Start of Block

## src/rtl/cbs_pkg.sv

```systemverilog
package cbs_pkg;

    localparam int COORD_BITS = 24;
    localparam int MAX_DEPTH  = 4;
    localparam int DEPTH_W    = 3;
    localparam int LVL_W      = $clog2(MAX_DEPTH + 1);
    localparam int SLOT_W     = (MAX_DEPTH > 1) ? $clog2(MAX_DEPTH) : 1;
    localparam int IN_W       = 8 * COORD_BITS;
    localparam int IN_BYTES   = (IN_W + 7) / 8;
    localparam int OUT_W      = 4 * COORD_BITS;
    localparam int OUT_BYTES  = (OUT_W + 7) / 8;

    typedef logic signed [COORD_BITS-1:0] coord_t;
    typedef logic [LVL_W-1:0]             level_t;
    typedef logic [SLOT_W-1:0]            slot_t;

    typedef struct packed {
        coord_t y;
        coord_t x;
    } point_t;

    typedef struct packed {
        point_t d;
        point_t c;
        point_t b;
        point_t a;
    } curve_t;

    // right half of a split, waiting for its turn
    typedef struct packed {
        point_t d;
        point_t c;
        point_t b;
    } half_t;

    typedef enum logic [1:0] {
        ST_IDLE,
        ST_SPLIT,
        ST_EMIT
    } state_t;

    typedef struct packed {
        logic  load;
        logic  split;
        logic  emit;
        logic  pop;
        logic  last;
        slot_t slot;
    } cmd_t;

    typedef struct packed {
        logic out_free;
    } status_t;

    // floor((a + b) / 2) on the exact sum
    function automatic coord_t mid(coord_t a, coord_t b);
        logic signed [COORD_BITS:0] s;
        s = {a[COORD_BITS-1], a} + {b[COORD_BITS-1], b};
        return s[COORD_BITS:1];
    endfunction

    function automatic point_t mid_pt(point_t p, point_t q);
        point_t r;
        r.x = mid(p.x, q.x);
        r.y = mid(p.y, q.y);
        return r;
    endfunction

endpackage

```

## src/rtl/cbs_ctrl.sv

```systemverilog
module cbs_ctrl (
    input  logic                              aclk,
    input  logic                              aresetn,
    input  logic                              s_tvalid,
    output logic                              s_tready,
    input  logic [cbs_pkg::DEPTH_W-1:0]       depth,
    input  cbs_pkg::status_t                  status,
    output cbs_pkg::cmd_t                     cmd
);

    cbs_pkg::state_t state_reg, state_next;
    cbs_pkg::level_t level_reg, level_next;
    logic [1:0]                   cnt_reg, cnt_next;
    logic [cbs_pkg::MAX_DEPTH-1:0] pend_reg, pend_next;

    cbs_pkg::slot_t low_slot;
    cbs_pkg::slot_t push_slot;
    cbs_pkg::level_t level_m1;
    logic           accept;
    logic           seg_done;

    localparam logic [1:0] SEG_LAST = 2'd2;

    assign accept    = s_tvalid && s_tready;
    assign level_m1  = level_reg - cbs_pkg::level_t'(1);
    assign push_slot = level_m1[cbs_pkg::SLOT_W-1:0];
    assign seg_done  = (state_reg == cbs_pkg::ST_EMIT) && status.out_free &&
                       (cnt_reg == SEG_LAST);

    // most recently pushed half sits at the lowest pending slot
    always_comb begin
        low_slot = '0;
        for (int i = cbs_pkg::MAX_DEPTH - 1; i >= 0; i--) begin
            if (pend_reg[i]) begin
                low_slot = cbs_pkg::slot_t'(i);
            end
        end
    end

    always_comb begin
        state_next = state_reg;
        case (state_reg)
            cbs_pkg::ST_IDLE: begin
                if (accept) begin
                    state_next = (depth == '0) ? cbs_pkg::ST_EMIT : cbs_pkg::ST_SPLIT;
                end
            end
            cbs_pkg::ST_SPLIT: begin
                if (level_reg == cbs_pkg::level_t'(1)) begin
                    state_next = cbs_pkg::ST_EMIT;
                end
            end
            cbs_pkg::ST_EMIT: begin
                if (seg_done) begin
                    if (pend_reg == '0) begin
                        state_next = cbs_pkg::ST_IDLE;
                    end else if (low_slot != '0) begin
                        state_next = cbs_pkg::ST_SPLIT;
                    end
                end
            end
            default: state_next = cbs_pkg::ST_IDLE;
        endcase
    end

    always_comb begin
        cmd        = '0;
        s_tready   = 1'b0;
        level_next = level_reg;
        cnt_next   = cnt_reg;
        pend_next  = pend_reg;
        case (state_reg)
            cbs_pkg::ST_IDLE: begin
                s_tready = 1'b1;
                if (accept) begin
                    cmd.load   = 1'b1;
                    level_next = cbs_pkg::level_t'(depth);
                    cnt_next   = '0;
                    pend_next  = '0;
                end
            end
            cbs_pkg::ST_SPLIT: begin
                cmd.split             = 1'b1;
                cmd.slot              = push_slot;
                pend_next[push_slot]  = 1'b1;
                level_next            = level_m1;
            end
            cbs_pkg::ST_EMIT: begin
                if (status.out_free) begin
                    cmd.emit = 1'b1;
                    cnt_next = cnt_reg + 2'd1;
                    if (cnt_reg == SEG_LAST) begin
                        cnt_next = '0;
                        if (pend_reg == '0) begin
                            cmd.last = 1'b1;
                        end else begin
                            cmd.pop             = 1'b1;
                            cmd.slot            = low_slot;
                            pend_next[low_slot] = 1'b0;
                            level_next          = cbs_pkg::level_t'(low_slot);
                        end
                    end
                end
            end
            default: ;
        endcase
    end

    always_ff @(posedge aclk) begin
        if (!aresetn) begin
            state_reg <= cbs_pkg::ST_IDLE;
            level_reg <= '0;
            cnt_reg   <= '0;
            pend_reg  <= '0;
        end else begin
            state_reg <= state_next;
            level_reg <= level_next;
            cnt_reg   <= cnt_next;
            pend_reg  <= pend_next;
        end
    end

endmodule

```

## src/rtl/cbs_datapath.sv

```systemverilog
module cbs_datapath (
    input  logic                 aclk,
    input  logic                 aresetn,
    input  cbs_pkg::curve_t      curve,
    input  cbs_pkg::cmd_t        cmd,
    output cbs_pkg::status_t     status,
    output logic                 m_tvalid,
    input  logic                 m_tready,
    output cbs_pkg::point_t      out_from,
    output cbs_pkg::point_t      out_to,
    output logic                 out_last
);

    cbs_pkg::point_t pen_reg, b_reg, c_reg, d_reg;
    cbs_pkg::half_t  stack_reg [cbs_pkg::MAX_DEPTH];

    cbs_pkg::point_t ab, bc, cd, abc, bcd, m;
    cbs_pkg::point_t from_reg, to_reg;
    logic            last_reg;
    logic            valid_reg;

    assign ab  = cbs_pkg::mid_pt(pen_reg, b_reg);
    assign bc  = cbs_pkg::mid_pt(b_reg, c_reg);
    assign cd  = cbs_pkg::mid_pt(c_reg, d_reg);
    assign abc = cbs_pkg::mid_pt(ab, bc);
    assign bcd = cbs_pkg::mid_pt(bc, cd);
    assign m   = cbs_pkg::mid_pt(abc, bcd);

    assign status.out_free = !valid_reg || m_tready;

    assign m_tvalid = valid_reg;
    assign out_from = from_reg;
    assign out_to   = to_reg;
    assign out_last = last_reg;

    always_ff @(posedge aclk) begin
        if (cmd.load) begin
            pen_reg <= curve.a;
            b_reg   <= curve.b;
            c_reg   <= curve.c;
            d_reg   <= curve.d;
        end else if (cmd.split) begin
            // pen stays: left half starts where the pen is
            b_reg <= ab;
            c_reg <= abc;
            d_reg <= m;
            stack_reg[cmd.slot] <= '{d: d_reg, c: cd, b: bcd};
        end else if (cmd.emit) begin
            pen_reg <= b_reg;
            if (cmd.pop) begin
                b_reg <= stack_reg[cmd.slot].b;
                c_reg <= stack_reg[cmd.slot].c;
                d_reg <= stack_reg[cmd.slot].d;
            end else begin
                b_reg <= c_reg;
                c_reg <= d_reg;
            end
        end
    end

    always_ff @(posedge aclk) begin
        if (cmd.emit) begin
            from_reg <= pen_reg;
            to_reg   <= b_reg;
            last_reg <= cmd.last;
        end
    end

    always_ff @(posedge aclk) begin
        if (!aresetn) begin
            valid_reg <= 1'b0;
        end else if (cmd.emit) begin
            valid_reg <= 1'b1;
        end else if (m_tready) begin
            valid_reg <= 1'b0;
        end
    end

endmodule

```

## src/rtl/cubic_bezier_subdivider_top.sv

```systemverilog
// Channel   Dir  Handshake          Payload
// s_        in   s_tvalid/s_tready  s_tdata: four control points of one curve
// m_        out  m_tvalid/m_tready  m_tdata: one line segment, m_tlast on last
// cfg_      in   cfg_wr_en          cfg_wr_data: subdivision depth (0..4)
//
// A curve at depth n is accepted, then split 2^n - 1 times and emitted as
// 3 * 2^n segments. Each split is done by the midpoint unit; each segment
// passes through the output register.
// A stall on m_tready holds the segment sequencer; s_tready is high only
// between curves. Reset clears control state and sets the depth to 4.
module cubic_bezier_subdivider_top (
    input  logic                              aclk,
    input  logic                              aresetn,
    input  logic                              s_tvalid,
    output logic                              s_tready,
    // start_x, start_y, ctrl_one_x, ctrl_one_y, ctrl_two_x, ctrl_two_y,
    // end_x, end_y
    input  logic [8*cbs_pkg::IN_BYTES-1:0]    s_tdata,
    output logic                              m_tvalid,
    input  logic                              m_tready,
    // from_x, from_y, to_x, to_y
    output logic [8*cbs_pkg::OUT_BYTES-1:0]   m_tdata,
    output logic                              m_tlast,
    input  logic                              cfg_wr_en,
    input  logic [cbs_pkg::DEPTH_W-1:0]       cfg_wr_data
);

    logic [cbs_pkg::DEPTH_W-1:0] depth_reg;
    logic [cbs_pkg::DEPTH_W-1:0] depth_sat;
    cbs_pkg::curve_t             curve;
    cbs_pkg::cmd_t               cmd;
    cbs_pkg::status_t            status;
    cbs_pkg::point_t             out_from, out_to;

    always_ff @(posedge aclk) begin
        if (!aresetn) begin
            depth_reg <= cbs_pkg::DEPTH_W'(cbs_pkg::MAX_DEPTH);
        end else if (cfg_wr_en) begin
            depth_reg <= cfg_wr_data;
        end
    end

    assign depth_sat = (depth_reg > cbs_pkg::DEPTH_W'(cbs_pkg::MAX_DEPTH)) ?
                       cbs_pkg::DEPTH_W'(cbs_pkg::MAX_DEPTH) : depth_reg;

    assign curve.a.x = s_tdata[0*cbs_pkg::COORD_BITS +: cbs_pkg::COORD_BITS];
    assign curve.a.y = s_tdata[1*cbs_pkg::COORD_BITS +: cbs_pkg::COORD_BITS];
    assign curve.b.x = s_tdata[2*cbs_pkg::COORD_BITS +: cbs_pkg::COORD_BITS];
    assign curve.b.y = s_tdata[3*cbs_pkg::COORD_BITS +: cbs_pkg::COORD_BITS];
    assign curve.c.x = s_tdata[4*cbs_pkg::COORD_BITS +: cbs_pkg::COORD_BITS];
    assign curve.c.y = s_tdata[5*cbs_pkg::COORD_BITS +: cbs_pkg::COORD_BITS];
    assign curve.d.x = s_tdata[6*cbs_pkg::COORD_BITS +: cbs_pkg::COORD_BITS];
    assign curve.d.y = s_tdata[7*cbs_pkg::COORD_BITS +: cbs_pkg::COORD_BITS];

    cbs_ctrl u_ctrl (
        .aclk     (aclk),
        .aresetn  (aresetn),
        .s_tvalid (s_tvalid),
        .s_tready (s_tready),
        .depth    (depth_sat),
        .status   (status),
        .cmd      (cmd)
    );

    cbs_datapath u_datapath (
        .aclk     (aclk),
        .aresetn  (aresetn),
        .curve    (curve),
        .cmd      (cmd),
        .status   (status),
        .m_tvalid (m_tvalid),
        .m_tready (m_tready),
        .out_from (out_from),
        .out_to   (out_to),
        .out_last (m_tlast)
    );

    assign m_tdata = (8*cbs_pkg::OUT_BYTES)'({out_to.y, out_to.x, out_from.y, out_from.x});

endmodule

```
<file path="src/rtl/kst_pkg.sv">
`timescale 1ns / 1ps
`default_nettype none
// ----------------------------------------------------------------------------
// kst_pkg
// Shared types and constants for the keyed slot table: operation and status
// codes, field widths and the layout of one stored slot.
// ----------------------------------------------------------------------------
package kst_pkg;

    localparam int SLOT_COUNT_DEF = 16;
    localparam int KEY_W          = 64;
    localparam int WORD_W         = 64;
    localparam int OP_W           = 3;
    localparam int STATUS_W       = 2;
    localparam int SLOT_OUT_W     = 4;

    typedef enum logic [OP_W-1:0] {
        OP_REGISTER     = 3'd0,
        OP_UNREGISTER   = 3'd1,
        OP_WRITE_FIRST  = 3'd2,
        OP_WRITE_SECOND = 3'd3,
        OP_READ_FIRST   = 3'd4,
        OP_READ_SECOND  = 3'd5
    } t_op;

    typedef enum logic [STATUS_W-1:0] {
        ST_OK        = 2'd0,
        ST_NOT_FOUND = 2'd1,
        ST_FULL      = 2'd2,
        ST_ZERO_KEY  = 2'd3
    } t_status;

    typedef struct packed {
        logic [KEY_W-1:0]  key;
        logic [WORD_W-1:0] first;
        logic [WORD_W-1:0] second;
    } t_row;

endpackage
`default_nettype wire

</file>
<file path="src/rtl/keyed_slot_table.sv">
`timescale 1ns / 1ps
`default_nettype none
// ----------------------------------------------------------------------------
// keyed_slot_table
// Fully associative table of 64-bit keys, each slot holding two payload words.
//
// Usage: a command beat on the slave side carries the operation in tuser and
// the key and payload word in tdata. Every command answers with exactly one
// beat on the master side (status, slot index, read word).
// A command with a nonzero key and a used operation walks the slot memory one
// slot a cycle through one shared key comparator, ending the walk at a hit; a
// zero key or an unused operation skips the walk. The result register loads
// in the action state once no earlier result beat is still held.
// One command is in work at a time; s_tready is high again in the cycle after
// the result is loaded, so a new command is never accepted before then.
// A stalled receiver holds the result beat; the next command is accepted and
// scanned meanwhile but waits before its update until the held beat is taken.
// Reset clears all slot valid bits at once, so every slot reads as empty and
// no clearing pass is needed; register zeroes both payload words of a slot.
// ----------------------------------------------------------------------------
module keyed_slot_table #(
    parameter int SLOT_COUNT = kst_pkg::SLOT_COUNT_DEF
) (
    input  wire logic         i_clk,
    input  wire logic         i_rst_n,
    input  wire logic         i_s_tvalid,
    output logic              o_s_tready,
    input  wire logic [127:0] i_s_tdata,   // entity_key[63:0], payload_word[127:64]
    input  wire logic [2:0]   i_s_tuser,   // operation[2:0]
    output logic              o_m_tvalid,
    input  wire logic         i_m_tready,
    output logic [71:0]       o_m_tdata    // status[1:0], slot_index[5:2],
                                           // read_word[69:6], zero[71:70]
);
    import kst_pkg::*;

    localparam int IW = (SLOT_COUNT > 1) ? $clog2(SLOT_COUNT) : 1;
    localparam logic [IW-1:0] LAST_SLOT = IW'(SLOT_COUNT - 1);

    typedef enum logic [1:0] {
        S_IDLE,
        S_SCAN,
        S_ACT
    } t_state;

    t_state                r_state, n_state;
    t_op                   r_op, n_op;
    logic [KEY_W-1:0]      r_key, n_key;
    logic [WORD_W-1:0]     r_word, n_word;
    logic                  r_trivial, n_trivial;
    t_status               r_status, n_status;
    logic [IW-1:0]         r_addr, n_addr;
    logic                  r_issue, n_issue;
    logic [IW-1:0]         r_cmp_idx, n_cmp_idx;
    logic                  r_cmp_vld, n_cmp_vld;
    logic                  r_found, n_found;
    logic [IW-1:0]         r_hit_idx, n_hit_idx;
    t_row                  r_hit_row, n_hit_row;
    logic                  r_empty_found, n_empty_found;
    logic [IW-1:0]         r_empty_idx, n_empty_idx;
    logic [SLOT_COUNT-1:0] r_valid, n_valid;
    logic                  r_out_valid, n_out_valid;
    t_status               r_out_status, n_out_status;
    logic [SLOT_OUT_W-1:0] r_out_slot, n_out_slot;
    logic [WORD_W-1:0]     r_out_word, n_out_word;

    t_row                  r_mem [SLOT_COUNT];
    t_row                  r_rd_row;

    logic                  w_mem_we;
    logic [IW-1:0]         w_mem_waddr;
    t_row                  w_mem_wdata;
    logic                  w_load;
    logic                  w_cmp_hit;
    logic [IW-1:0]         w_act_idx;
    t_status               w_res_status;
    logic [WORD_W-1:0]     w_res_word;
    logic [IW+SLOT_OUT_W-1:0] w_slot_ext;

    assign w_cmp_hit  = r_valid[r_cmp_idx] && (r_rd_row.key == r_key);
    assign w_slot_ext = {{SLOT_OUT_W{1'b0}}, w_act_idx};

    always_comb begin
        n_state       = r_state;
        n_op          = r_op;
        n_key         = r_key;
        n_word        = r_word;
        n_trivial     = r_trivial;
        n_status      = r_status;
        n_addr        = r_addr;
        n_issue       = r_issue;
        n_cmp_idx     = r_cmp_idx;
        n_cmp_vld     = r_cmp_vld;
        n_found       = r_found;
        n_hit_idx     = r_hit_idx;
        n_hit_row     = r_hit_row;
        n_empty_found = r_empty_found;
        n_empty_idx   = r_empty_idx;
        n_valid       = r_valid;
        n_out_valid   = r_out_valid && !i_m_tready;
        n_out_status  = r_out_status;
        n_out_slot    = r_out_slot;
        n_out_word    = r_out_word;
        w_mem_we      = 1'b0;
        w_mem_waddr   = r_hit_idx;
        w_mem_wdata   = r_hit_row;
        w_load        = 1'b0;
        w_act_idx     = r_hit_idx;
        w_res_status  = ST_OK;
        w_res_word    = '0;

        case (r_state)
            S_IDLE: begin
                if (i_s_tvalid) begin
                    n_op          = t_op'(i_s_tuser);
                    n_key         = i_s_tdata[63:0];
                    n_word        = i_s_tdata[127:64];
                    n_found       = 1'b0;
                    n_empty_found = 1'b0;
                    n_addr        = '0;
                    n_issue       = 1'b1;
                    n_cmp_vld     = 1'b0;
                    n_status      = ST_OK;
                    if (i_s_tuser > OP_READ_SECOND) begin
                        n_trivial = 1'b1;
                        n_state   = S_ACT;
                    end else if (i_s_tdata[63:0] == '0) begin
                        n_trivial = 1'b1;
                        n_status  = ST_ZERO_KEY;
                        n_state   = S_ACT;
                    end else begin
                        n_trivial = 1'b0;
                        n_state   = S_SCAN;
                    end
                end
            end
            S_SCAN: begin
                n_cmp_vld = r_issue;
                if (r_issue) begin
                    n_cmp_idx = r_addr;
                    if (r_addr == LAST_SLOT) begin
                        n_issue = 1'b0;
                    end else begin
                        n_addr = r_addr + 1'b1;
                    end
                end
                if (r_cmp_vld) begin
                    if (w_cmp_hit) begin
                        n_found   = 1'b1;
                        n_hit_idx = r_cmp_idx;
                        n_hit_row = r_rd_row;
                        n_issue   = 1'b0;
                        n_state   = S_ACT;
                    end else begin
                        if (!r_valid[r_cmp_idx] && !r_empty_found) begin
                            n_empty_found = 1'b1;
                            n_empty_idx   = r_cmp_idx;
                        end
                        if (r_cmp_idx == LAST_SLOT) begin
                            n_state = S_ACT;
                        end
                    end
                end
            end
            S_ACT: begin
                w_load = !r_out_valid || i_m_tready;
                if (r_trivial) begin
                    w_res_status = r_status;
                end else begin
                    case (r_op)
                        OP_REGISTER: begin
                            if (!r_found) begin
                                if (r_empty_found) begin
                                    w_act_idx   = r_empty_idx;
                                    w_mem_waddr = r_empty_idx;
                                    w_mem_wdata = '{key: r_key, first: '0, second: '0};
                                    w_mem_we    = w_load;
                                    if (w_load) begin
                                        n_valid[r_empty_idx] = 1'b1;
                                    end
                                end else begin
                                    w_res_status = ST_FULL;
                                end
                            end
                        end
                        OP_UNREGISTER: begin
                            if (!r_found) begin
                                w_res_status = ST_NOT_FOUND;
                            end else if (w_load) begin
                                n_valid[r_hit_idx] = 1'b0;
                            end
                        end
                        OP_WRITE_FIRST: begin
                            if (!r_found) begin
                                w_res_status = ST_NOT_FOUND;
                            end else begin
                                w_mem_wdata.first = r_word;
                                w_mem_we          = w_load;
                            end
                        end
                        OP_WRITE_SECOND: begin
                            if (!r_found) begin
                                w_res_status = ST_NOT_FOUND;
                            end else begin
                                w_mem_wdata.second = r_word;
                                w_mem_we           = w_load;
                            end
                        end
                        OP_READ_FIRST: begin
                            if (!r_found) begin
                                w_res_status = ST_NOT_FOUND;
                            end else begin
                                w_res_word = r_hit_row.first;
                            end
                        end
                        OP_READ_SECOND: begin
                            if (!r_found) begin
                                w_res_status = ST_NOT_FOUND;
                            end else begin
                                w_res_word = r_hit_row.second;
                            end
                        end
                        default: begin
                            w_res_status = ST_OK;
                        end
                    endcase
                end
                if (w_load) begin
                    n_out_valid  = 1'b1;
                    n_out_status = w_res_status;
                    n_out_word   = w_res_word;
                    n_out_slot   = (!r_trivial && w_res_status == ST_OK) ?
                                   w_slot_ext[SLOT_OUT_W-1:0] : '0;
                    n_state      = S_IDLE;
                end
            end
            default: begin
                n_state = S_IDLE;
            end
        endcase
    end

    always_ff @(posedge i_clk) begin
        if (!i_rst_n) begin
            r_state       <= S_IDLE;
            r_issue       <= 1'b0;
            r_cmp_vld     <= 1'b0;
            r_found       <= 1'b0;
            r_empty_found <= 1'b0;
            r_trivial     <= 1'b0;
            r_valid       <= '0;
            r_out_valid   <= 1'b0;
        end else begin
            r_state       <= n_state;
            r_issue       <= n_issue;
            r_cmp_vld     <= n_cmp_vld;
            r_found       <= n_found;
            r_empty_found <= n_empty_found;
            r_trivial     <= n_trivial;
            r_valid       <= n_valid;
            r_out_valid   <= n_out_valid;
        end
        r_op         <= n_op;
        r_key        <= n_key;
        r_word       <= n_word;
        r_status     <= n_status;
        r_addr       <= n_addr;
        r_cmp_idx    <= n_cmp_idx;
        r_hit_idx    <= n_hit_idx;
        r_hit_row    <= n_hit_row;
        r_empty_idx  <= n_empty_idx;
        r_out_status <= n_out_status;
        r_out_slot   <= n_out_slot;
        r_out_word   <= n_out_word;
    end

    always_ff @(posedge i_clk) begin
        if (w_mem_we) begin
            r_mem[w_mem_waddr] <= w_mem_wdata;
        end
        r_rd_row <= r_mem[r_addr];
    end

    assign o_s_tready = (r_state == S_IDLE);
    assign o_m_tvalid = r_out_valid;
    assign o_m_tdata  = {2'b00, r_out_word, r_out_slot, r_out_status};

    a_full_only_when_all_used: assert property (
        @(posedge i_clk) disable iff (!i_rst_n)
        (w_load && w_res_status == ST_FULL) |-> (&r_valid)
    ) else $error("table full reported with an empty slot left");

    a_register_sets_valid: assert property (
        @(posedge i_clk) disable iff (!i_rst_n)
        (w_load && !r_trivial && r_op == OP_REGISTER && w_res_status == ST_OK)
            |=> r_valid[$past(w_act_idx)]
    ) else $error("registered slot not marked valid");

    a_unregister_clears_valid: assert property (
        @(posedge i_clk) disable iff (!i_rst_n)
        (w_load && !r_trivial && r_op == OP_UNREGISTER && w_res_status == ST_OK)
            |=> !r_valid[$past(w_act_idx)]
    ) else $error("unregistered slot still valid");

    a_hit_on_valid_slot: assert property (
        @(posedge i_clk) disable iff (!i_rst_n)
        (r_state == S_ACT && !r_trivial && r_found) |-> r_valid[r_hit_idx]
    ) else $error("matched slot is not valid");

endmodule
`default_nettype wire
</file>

End of Block

_WHAT YOU ARE ASKED TO DO_:
Please count, in the material above, the lines that hold the word "wire", and report only the total.

_EXERCISE ANSWER_:
8